Es waren gerade mal knapp über 50 Infizierte in Tschechien, als auf der Prager Burg schon sämtliche Alarmglocken schrillten. Am Freitag, den 13. März, war Tschechien bei 141 Infizierten. Der bevorstehende Lockown war bereits abzusehen und jeder wusste, dass er nur noch wenige Tage für seine Besorgungen Zeit hatte. Am Sonntag, den 15. wurde schließlich die landesweite Quarantäne für Mitternacht ausgerufen.
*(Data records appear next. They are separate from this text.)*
## config.mk

```make
export PLATFORM = sky130hd
export DESIGN_NAME = gsm_ingress_tx
export DESIGN_NICKNAME = d
export VERILOG_FILES = /design/src/rtl/gsm_ingress_tx.sv
export SDC_FILE = /design/constraint.sdc
export NUM_CORES = 2
export LEC_CHECK = 0
export CORE_UTILIZATION = 41
export DETAILED_ROUTE_END_ITERATION = 7
export GPL_ROUTABILITY_DRIVEN = 0
export GPL_TIMING_DRIVEN = 0
export PLACE_DENSITY = 0.64
export SLEW_MARGIN = 20
export SYNTH_ARGS = -nofsm -noshare
export SYNTH_HDL_FRONTEND = slang
export SYNTH_SLANG_ARGS = --single-unit
```

## constraint.sdc

```tcl
create_clock -name clk_320M -period 7.2 [get_ports clk_320M]
set_input_delay 1.08 -clock clk_320M [delete_from_list [all_inputs] [get_ports clk_320M]]
set_output_delay 1.08 -clock clk_320M [all_outputs]
set_load 0.02 [all_outputs]
```

## src/rtl/gsm_ingress_tx.sv

```systemverilog
// gsm_ingress_tx: TDM ingress arbiter with per-port free-list cell address allocation
module gsm_ingress_tx #(
    parameter int MWIDTH     = 4,
    parameter int LOG_MWIDTH = 2,
    parameter int DWIDTH     = 128,
    parameter int AWIDTH     = 7
) (
    input  logic                       clk_320M,
    input  logic                       rst_n,
    input  logic                       clr,
    input  logic [MWIDTH-1:0]          i_cell_valid,
    output logic [MWIDTH-1:0]          o_cell_ready,
    input  logic [MWIDTH*DWIDTH-1:0]   i_cell_data,
    input  logic [MWIDTH*MWIDTH-1:0]   i_cell_multicast,
    input  logic [MWIDTH-1:0]          i_buf_free,
    input  logic [MWIDTH*AWIDTH-1:0]   i_buf_free_addr,
    output logic [MWIDTH-1:0]          o_wr_en,
    output logic [MWIDTH*AWIDTH-1:0]   o_wr_addr,
    output logic [MWIDTH*MWIDTH-1:0]   o_multicast,
    output logic [MWIDTH-1:0]          o_common_sel,
    output logic [DWIDTH-1:0]          o_common_wr_data,
    output logic                       o_init_done,
    output logic [MWIDTH-1:0]          o_free_ovf
);
    localparam int DEPTH = 1 << AWIDTH;
    localparam logic [AWIDTH:0] FULL = {1'b1, {AWIDTH{1'b0}}};

    typedef enum logic {S_INIT, S_RUN} state_t;

    state_t                r_state, w_next;
    logic [AWIDTH-1:0]     r_seed;
    logic [LOG_MWIDTH-1:0] r_slot;
    logic [AWIDTH-1:0]     r_mem [MWIDTH][DEPTH];
    logic [AWIDTH-1:0]     r_rd [MWIDTH];
    logic [AWIDTH-1:0]     r_wr [MWIDTH];
    logic [AWIDTH:0]       r_cnt [MWIDTH];
    logic [AWIDTH-1:0]     w_head [MWIDTH];
    logic [AWIDTH-1:0]     w_push_addr [MWIDTH];
    logic [MWIDTH-1:0]     w_pop, w_push, w_ovf;
    logic [DWIDTH-1:0]     w_data;
    logic                  w_run;

    assign w_run        = (r_state == S_RUN);
    assign o_init_done  = w_run;
    assign o_common_sel = w_run ? (MWIDTH'(1) << r_slot) : '0;

    // A pop needs a non-empty list, the port's slot and a live destination vector;
    // a full list still accepts a return when the same cycle pops it.
    for (genvar g = 0; g < MWIDTH; g++) begin : g_port
        assign w_head[g]       = r_mem[g][r_rd[g]];
        assign o_cell_ready[g] = w_run && (r_slot == LOG_MWIDTH'(g)) && (r_cnt[g] != '0);
        assign w_pop[g]        = o_cell_ready[g] && i_cell_valid[g] && !clr
                                 && (|i_cell_multicast[g*MWIDTH +: MWIDTH]);
        assign w_push[g]       = !clr && (!w_run || (i_buf_free[g] && ((r_cnt[g] != FULL) || w_pop[g])));
        assign w_ovf[g]        = !clr && w_run && i_buf_free[g] && (r_cnt[g] == FULL) && !w_pop[g];
        assign w_push_addr[g]  = w_run ? i_buf_free_addr[g*AWIDTH +: AWIDTH] : r_seed;
    end

    // Next state: seeding finishes after the last address is pushed; clr always restarts it
    always_comb begin
        w_next = r_state;
        if (clr)
            w_next = S_INIT;
        else if (!w_run && (&r_seed))
            w_next = S_RUN;
    end

    // Common bus data comes from the single port popping this cycle, else zero
    always_comb begin
        w_data = '0;
        for (int p = 0; p < MWIDTH; p++)
            if (w_pop[p]) w_data = i_cell_data[p*DWIDTH +: DWIDTH];
    end

    // State, seed counter and TDM slot
    always_ff @(posedge clk_320M or negedge rst_n) begin
        if (!rst_n) begin
            r_state <= S_INIT;
            r_seed  <= '0;
            r_slot  <= '0;
        end else begin
            r_state <= w_next;
            r_seed  <= (w_run || clr) ? '0 : r_seed + 1'b1;
            r_slot  <= (w_run && !clr) ? r_slot + 1'b1 : '0;
        end
    end

    // Free-list storage; contents are only meaningful between the pointers
    always_ff @(posedge clk_320M) begin
        for (int p = 0; p < MWIDTH; p++)
            if (w_push[p]) r_mem[p][r_wr[p]] <= w_push_addr[p];
    end

    // Free-list pointers and occupancy
    always_ff @(posedge clk_320M or negedge rst_n) begin
        if (!rst_n) begin
            for (int p = 0; p < MWIDTH; p++) begin
                r_rd[p]  <= '0;
                r_wr[p]  <= '0;
                r_cnt[p] <= '0;
            end
        end else begin
            for (int p = 0; p < MWIDTH; p++) begin
                if (clr) begin
                    r_rd[p]  <= '0;
                    r_wr[p]  <= '0;
                    r_cnt[p] <= '0;
                end else begin
                    r_rd[p]  <= r_rd[p] + AWIDTH'(w_pop[p]);
                    r_wr[p]  <= r_wr[p] + AWIDTH'(w_push[p]);
                    r_cnt[p] <= r_cnt[p] + (AWIDTH+1)'(w_push[p]) - (AWIDTH+1)'(w_pop[p]);
                end
            end
        end
    end

    // Registered write-side outputs; address and multicast hold between writes
    always_ff @(posedge clk_320M or negedge rst_n) begin
        if (!rst_n) begin
            o_wr_en          <= '0;
            o_wr_addr        <= '0;
            o_multicast      <= '0;
            o_common_wr_data <= '0;
            o_free_ovf       <= '0;
        end else begin
            o_wr_en          <= w_pop;
            o_common_wr_data <= w_data;
            o_free_ovf       <= clr ? '0 : (o_free_ovf | w_ovf);
            for (int p = 0; p < MWIDTH; p++) begin
                if (clr) begin
                    o_wr_addr[p*AWIDTH +: AWIDTH]   <= '0;
                    o_multicast[p*MWIDTH +: MWIDTH] <= '0;
                end else if (w_pop[p]) begin
                    o_wr_addr[p*AWIDTH +: AWIDTH]   <= w_head[p];
                    o_multicast[p*MWIDTH +: MWIDTH] <= i_cell_multicast[p*MWIDTH +: MWIDTH];
                end
            end
        end
    end
endmodule

```

======== After elaboration in Yosys (flattened, before gate mapping) ========
Memory sizes are Yosys's and may differ from the RTL's.
Index checks and enable logic that the tools add are counted.
operators by class
  divide/modulo/power cells ............... 0
  bitwise operators ....................... 9
  $lt $le $gt $ge ......................... 12
  reduce and logical (&&, ||, !) cells .... 76
  add/subtract/negate cells ............... 18
  shift operators ......................... 1
  equality and inequality tests ........... 11
  multiplexer cells ....................... 70
  multiply operators ...................... 0
operators by type and width
  cell                                                                  number
  896-bit 2-to-1 mux                                                    4
  128-bit 2-to-1 mux                                                    4
  7-bit 2-to-1 mux                                                      33
  7-bit binary-select mux with 7-bit select                             4
  7-bit demux with 7-bit select                                         4
  8-bit >= comparator, second input constant                            8
  7-bit inverter with 8-bit output                                      8
  7-bit by 1-bit adder with 7-bit output                                8
  1-bit logical AND                                                     46
  4-bit 2-to-1 mux                                                      10
  8-bit by 1-bit adder with 8-bit output                                4
  8-bit equality test, second input constant                            4
  8-bit by 1-bit < comparator with 1-bit output, second input constant  4
  8-bit 2-to-1 mux                                                      4
  8-bit inequality test, second input constant                          4
  8-bit nonzero test                                                    4
  8-bit by 1-bit subtractor with 8-bit output                           4
  4-bit OR reduction                                                    4
  2-bit nonzero test                                                    5
  1-bit logical OR                                                      9
  7-bit by 1-bit adder with 7-bit output, second input constant         1
  7-bit AND reduction                                                   1
  1-bit zero test                                                       6
  1-bit 2-to-1 mux                                                      6
  other kinds (7)                                                       8
storage, ports and cells
  bits in read-only memories .............. 0
  logic and storage cells ................. 224
  bits in latches ......................... 0
  memories ................................ 1
  input port bits ......................... 567
  output and inout port bits .............. 189
  bits in registers ....................... 278
  bits in writable memories ............... 3,584
memory list
  name   words  width  rd ports  clocked after Yosys merged registers in  write ports  line  RTL
  r_mem  4      896    4         0                                        4            33    logic [AWIDTH-1:0] r_mem [MWIDTH][DEPTH];

======== Logic depth before layout (Yosys ltp) ========
  depth in word-level cells ............... 13
  mapped depth ............................ 21
  gate-level depth less buffers ........... 20

======== Worst setup path before layout ========
No wires, ideal clock.
  path type ............................... input to register
  from .................................... input clr
  to ...................................... register r_cnt[22] in the netlist's numbering
  stages .................................. 18
  arrival time ............................ 4.000 ns
  required time ........................... 7.068 ns
  setup time .............................. 0.132 ns
  path slack .............................. 3.068 ns
  path through ............................ clkbuf_1 -> and4bb_2 -> buf_2 -> buf_2 -> buf_2 -> buf_1 -> ha_1 -> inv_1 -> ha_1 -> inv_1 -> fa_1 -> nand2b_1 -> a21oi_1 -> o21ai_0 -> a21oi_1 -> nor2_1 -> xor2_1 -> nor2_1
between the ends
  longest elaborated chain between the ends .. 10
ends and longest elaborated chain
  what                                           line  RTL
  start: declaration                             10    input logic clr,
  1-bit zero test *                              52    assign w_pop[g] = o_cell_ready[g] && i_cell_valid[g] && !clr
  1-bit logical AND *                            52
  1-bit logical AND *                            53    && (|i_cell_multicast[g*MWIDTH +: MWIDTH]);
  named net w_pop[1]                             39    logic [MWIDTH-1:0] w_pop, w_push, w_ovf;
  1-bit logical OR                               54    assign w_push[g] = !clr && (!w_run || (i_buf_free[g] && ((r_cnt[g] != FULL) || w_pop[g])));
  1-bit logical AND                              54
  1-bit logical OR                               54
  1-bit logical AND                              54
  8-bit by 1-bit adder with 8-bit output         111   r_cnt[p] <= r_cnt[p] + (AWIDTH+1)'(w_push[p]) - (AWIDTH+1)'(w_pop[p]);
  8-bit by 1-bit subtractor with 8-bit output *  111
  8-bit 2-to-1 mux *                             104   if (clr) begin
  end signal: indexed assignment                 111
  end: declaration                               36    logic [AWIDTH:0] r_cnt [MWIDTH];
The timed path passes the listed nets; every way through them passes the cells marked *.
A chain may end at the register's enable or synchronous reset.

======== Final worst setup path ========
  from .................................... register r_slot[1]
  to ...................................... register r_cnt[22] in the netlist's numbering
between the ends
  longest elaborated chain between the ends .. 13
ends and longest elaborated chain
  what                                              line  RTL
  start: declaration                                32    logic [LOG_MWIDTH-1:0] r_slot;
  start signal: assignment                          84    r_slot <= (w_run && !clr) ? r_slot + 1'b1 : '0;
  2-bit by 1-bit equality test with 1-bit output *  51    assign o_cell_ready[g] = w_run && (r_slot == LOG_MWIDTH'(g)) && (r_cnt[g] != '0);
  1-bit logical AND * (2 in a row)                  51
  1-bit logical AND * (2 in a row)                  52
  1-bit logical AND *                               53
  named net w_pop[1]                                39
  1-bit logical OR                                  54
  1-bit logical AND                                 54
  1-bit logical OR                                  54
  1-bit logical AND                                 54
  8-bit by 1-bit adder with 8-bit output            111
  8-bit by 1-bit subtractor with 8-bit output *     111
  8-bit 2-to-1 mux *                                104
Marks and branches as above.

==> impl_metrics.yaml <==
routing:
  drt_wl_total_mm: 513
  routedWlPerCell_microns: 33.9
  drt-pass1-iter-count: 8
  drt-vias-per-instance: 5.85
  drtIter0Drc: 10456
  vias: 88665
  drc: 0
  postRouteAntennaNets: 0
sta:
  hold_violations: 0
  rsz0062_at_grt: "no"
  worst_pin_slew_ps: 1220
  drv_slew: 0
  fin_hold_ws_ps: 497
  min_period_ps: 6390
  clock.fmax_mhz: 157
  fin_crit_sh_pct: 88.7
  skew_ps: 61.4
  setup_viol: 0
  finalSetupTns_ps: 0
  slew_headroom_pct: 16.5
cells_and_area:
  final_layout_size_suffix_gt1_share_pct: 17.7
  ff_latch_area_sq_um: 115000
  multiInputGateArea_sq_um: 36900
  n_fill_cell: 30268
  nNetsFinal: 10211
  syn_to_final_growth_pct: 19.6
  stdcell_area_sq_um: 184000
floorplanning:
  die_x_microns: 615
  num_io_pins: 756
  die_h_microns: 615
  dieArea_sq_um: 378000
  initial_core_util_pct: 41.3
  fp.coreArea_sq_um: 373000
  placementRows: 224
clock_network:
  cts_max_level: 5
  cts.sinks: 3862
  numCtsBuffers: 398
  postCtsSetupRepairBufs: 0
  hold_buffers: 1
  cts-root-buf: "clkbuf_16"
  clk_latency_ps: 970
  cts-resized-gates: 0
  cts_buffer_depth: 4
  clkTransAtPathRegs_ps: 60
  cts_tree: "done"
synth:
  synth-xor-area-share_pct: 0.376
  synthAdderAreaFrac_pct: 0.613
  synth.distinct_cells: 62
  ys_seq_elements: 3862
  synthMuxAreaShare_pct: 13.7
  synth_compound_area_share_pct: 5.36
  yosysWarnings: 0
  synth-simple-area-share_pct: 3.70
  synthFlopType: "edfxtp_1"
  synthesis.nets: 8945
  ys_seq_area_share_pct: 74.4
  synthArstFlopShare_pct: 7.20
  synth-edff-count: 3584
  synthCells: 8305
  synth_top_family_by_area: "multiplexers"
  syn-cell-area_sq_um: 154000
  syn_area_per_cell_sq_um: 18.5
worst_setup_path:
  cpMostUsedCell: "buf_2"
  crit_arrival_ps: 7160
  path_cells: "inv_1 > ha_1 > and2_1 > a21boi_1 > and4bb_2 > buf_2 > buf_2 > buf_2 > buf_2 > ha_1 > inv_1 > ha_1 > inv_1 > fa_1 > nand2b_1 > a21oi_1 > o21ai_0 > a21oi_1 > nor2_1 > xor2_1 > nor2_1"
  path_max_fanout: 12
  cp.required_ps: 7980
  slowest_stage: "a21boi_1"
  worst_setup_path_start_kind: "register"
  cpPeakStageDelay_ps: 770
  cp-end-kind: "register"
  crit_type: "reg2reg"
power:
  ir_drop_v: 0.000180
  powerDensity_nw_per_um2: 254
  total_power_mw: 46.7
  p_leak_nw: 57.6
job:
  max_cap_violations: 0
grt:
  grtUsageTotal_pct: 26.6
  grt_start_max_net_pins: 76
  met1_usage_pct: 33.8
  grt_overflow: 0
  grt_busiest_layer: "met2"
  grt_pass1_vias: 88003
  met2_usage_pct: 42.7
  antenna_found_initial: 83
  grt_pass1_wl_mm: 700
  grtUsageMet3_pct: 4.03
place:
  place_hpwl_mm: 376
  portBuffers: 755
  postPlaceCellArea_sq_um: 170000
worst_hold_path:
  min-delay-path-class: "reg2reg"
status:
  status: "finished clean"
## final cells by class
cell class / instances / share of cell area, %
sequential: 3862 / 62.3
multi-input combinational: 3856 / 20.1
clock buffer: 514 / 5.80
timing repair buffer: 866 / 5.32
tap: 4972 / 3.38
buffer: 528 / 1.46
clock inverter: 228 / 1.21
antenna: 272 / 0.370
inverter: 59 / 0.120
## kinds of logic (layout without fill, tap and decap cells)
group	count (synthesis)	count (layout)
other	0	272
multiplexers	1225	1225
XOR/XNOR	66	66
AO/OA/AOI/OAI	1168	1168
flip-flops	3862	3862
AND/OR/NAND/NOR	1324	1324
adder cells (fa/ha/maj)	73	73
buffers and inverters	587	2195
## sequential cells by signal, summed over array words and instances, names as in the netlist
register,cells
o_common_wr_data,128
o_wr_addr,28
o_free_ovf,4
r_rd,28
o_wr_en,4
r_seed,7
r_slot,2
r_cnt,32
o_init_done,1
o_multicast,16
r_mem,3584
r_wr,28
## layer usage
metal	share of wire (%)	vias up
met5	0.0097	-
met4	7.4	8
met3	7.8	991
met2	48	4854
met1	37	46228
li1	-	36584
## Yosys cell counts, types with 69 or more instances
cell type	n	share of area, %
a221o_1	129	0.84
nor2_1	648	1.6
o22ai_1	111	0.45
nand2_1	382	0.93
dfrtp_1	278	4.5
buf_2	103	0.33
edfxtp_1	3584	70
nor2b_1	90	0.37
ha_1	69	0.56
o221ai_1	222	1.3
a211oi_1	110	0.54
a21oi_1	139	0.45
o21ai_0	307	1.0
clkbuf_1	296	0.72
mux2i_1	504	3.3
mux4_2	700	10
## where the power goes
| part | switching (mW) | internal, mW | total (mW) |
|---|---|---|---|
| sequential | 0.0451 | 24.5 | 24.6 |
| combinational | 0.965 | 0.664 | 1.63 |
| clock | 8.73 | 11.8 | 20.5 |
## critical path, delay by kind of cell, from the launching register on
kind | cells | cell delay (ps)
and+or+nand+nor | 5 | 1020
DFF | 1 | 400
AOI/OAI and AO/OA | 4 | 1250
adders and majority gates | 4 | 1020
xor gates and xnor gates | 1 | 120
buffers and inverters | 7 | 2310
## metrics by stage
| step | instances | worst slack, ps | util [%] |
|---|---|---|---|
| finish | 15157 | 814 | 49.3 |
| global route | 15143 | 737 | 49.3 |
| CTS | 14885 | 755 | 49.2 |
| detailed placement | 14142 | 528 | 45.7 |
| global placement | 14032 | -9930 | 45.0 |
| floorplan | 8305 | 3070 | - |
## cell usage in the layout (no fill, tap or decap), types with 129 or more instances in the layout
cell type and instances:
mux2i_1 504, clkdlybuf4s50_1 754, clkbuf_1 349, clkbuf_16 404
diode_2 272, o21ai_0 247, edfxtp_1 3584, mux4_2 700
a21oi_1 139, nand2_1 353, nor2_1 648, o221ai_1 222
a221o_1 129, dfrtp_1 278
## worst paths after layout
| kind | endpoint | from | cells past startpoint | slack [ps] |
|---|---|---|---|---|
| max in group asynchronous | o_wr_addr[22] | rst_n | 4 | 5350 |
| min in group asynchronous | o_multicast[7] | rst_n | 2 | 590 |
| worst min register to register | o_wr_addr[27] | o_wr_addr[27] | 2 | 500 |
| worst min-delay path | o_wr_addr[27] | o_wr_addr[27] | 2 | 500 |
| worst max register to register | r_cnt[22] | r_slot[1] | 21 | 810 |
| worst max-delay path | r_cnt[22] | r_slot[1] | 21 | 810 |
No activity file was read; power rests on OpenSTA's default activity.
Da war Tschechien gerade mal bei 298 Infizierten. Weitere Maßnahmen folgten in immer kürzeren Intervallen. Deutsche Medien kommentierten die Maßnahmen in Tschechien als Handlungen eines "populistischen" Premierministers Andrej Babis, nicht ohne süffisanten Unterton. (Diese Meldung wurde über den Newsticker zahlreicher Medien in Deutschland im immer gleichen Wortlauf - vermutlich als Pressemitteilung - verbreitet. DIE WELT, t-Online.de, u.a.).
Tschechien: Mit Transparenz und klarer Ansage
Dass ich die Infektionskurve hier so genau wiedergeben kann, liegt nicht an meiner evtl. außerordentlichen Gedächtnisleistung, die ich bisher meinen Mitmenschen verschwiegen hätte. Die Zahlen sind schlicht und ergreifen auf der Webseite des tschechischen Gesundheitsamtes [https://onemocneni-aktualne.mzcr.cz/covid-19] nachzulesen und werden ständig aktualisiert. Von Anfang an herrschte in Tschechien Transparenz und eine klare Ansage. Zwei Maßnahmen, die in Deutschland bis heute auf sich warten lassen. Auch auf der Webseite des Bundesamtes für gesundheitliche Aufklärung gibt es bislang nur lapidare Empfehlungen und allgemeine Hinweise zum Corona-Virus, statt detaillierter Informationen, während die Corona-Statistik für Deutschland auf der Seite der tagesschau.de bislang eher nur schleppend aktualisiert wurde.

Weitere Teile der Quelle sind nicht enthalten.